## TASK OBJECTIVE
The lines below that include "routing" are to be found and copied.
•••••
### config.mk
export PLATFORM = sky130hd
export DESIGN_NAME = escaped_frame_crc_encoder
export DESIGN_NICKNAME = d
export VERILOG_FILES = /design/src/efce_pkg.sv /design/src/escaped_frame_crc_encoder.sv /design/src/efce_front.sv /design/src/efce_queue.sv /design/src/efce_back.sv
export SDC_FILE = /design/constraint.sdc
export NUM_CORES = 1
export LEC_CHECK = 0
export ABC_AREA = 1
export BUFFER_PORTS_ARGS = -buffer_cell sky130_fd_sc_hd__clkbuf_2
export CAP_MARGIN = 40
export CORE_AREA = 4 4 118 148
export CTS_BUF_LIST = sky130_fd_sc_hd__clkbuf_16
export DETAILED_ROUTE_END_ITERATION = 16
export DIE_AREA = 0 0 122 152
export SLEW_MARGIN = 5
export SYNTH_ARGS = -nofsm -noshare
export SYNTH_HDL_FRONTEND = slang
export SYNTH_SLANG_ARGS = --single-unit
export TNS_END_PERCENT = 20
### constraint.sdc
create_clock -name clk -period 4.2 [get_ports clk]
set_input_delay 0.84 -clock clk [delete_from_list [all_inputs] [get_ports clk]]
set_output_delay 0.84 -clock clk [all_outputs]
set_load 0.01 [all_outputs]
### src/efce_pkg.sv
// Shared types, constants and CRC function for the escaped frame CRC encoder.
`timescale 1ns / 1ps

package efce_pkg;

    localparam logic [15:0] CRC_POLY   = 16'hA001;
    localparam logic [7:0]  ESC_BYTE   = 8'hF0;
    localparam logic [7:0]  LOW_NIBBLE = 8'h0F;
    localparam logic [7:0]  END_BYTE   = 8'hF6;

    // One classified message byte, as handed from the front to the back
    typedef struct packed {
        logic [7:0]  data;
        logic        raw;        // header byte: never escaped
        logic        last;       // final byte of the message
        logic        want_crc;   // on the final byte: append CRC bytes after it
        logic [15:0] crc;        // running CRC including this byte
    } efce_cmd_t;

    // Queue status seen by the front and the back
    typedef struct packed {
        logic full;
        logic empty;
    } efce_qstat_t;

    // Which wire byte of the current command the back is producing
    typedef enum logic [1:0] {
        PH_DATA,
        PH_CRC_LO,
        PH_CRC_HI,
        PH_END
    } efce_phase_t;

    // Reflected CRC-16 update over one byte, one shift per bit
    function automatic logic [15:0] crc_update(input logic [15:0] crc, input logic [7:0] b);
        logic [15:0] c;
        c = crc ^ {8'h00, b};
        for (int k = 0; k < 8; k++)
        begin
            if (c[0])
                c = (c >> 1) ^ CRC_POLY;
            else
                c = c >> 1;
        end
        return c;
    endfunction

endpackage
•••••
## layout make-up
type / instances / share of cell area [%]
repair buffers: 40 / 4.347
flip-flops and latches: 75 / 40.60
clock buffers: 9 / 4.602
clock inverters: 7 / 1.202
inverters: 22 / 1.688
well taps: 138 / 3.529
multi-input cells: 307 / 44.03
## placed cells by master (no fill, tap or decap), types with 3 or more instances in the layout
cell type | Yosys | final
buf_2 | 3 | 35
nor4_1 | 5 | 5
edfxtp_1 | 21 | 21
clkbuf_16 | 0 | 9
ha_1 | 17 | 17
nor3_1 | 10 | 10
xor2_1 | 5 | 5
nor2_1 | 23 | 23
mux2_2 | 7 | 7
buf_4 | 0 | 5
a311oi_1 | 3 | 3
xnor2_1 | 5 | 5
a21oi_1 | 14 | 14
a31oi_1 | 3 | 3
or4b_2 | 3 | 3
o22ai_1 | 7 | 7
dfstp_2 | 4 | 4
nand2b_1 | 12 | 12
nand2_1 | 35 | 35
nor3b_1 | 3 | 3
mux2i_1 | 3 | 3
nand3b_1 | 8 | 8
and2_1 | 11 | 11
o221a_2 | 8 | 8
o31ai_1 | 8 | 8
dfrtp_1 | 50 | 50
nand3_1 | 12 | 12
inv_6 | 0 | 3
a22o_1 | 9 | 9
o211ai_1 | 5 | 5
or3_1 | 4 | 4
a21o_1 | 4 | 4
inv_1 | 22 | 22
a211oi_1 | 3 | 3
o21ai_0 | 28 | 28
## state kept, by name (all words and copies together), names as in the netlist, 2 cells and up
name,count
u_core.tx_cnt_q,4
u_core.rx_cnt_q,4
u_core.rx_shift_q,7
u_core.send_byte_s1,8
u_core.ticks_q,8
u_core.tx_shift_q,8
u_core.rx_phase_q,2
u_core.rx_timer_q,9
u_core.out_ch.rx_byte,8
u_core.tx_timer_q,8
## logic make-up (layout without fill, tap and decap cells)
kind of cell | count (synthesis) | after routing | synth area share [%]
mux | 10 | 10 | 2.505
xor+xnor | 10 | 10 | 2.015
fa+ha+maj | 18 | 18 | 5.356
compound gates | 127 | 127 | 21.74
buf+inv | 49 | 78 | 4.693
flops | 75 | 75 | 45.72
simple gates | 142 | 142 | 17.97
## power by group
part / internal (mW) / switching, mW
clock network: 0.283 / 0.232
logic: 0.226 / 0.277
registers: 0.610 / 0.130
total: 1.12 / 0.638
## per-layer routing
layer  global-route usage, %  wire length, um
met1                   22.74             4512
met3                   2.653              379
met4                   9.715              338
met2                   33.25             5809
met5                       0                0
•••••
## ANSWER BOX
kind of cell | count (synthesis) | after routing | synth area share [%]
## per-layer routing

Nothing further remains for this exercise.